Variance measure the spread of the data, more the spread → more the variance value.
By transforming the above data set using column standardization we get mean at the origin as show below and we have pushed point closer such that its spread/standard deviation =1. If the standard deviation before transformation is less than 1 then after transformation we will be pulling far away from each other to achieve standard deviation to 1.
Column standardization is also called as mean centering plus scaling.
If we don’t do standardization does it affect anything?
if the features follow different scaling, then it would be difficult for the model to converge faster and the computation time of the training increases and also it doesn’t yield better results.

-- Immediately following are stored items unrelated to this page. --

===== config.mk =====
export PLATFORM = sky130hd
export DESIGN_NAME = branch_unit
export DESIGN_NICKNAME = d
export VERILOG_FILES = /design/src/source/len5_pkg.sv /design/src/source/branch_cmp.sv /design/src/source/branch_target.sv /design/src/source/branch_unit_cu.sv /design/src/source/flush_timer.sv /design/src/source/branch_unit.sv
export VERILOG_INCLUDE_DIRS = /design/src /design/src/source
export SDC_FILE = /design/constraint.sdc
export NUM_CORES = 1
export LEC_CHECK = 0
export ABC_AREA = 1
export CAP_MARGIN = 0
export CORE_MARGIN = 2
export CORE_UTILIZATION = 44
export CTS_CLUSTER_DIAMETER = 100
export DETAILED_ROUTE_END_ITERATION = 8
export DONT_BUFFER_PORTS = 1
export GPL_ROUTABILITY_DRIVEN = 0
export PLACE_DENSITY = 0.58
export SYNTH_ARGS = -nofsm -noshare
export SYNTH_HDL_FRONTEND = slang
export SYNTH_HIERARCHICAL = 1
export SYNTH_SLANG_ARGS = --single-unit

===== constraint.sdc =====
create_clock -name clk_i -period 5.7 [get_ports clk_i]
set_clock_uncertainty 0.15 [all_clocks]
set_input_delay 0.285 -clock clk_i [delete_from_list [all_inputs] [get_ports clk_i]]
set_output_delay 0.285 -clock clk_i [all_outputs]
set_load 0.02 [all_outputs]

Column standardization is more effective when the underlying distribution is Gaussian with say mean=mu and std-dev=sigma. This is due to the fact that when you normalize such a feature, you get the new feature to be of N(0,1) distribution. This is an ideal distribution with lots of ML, Stats and Optimization techniques assuming a Gaussian distribution to make the proofs work beautifully.
That doesn’t mean standardization is not good for no-gaussian distributed features. It still results in a new feature with a mean of 0 and variance of 1, but not N(0,1) distribution. In practice, we perform standardization irrespective of the underlying feature distribution. But the mathematical proofs are well suited when the distribution in Gaussian.
Summary:
- Data standardization is the process of rescaling the attributes so that they have mean as 0 and variance as 1.
- The ultimate goal to perform standardization is to bring down all the features to a common scale without distorting the differences in the range of the values.
- In sklearn.preprocessing.StandardScaler(), centering and scaling happens independently on each feature.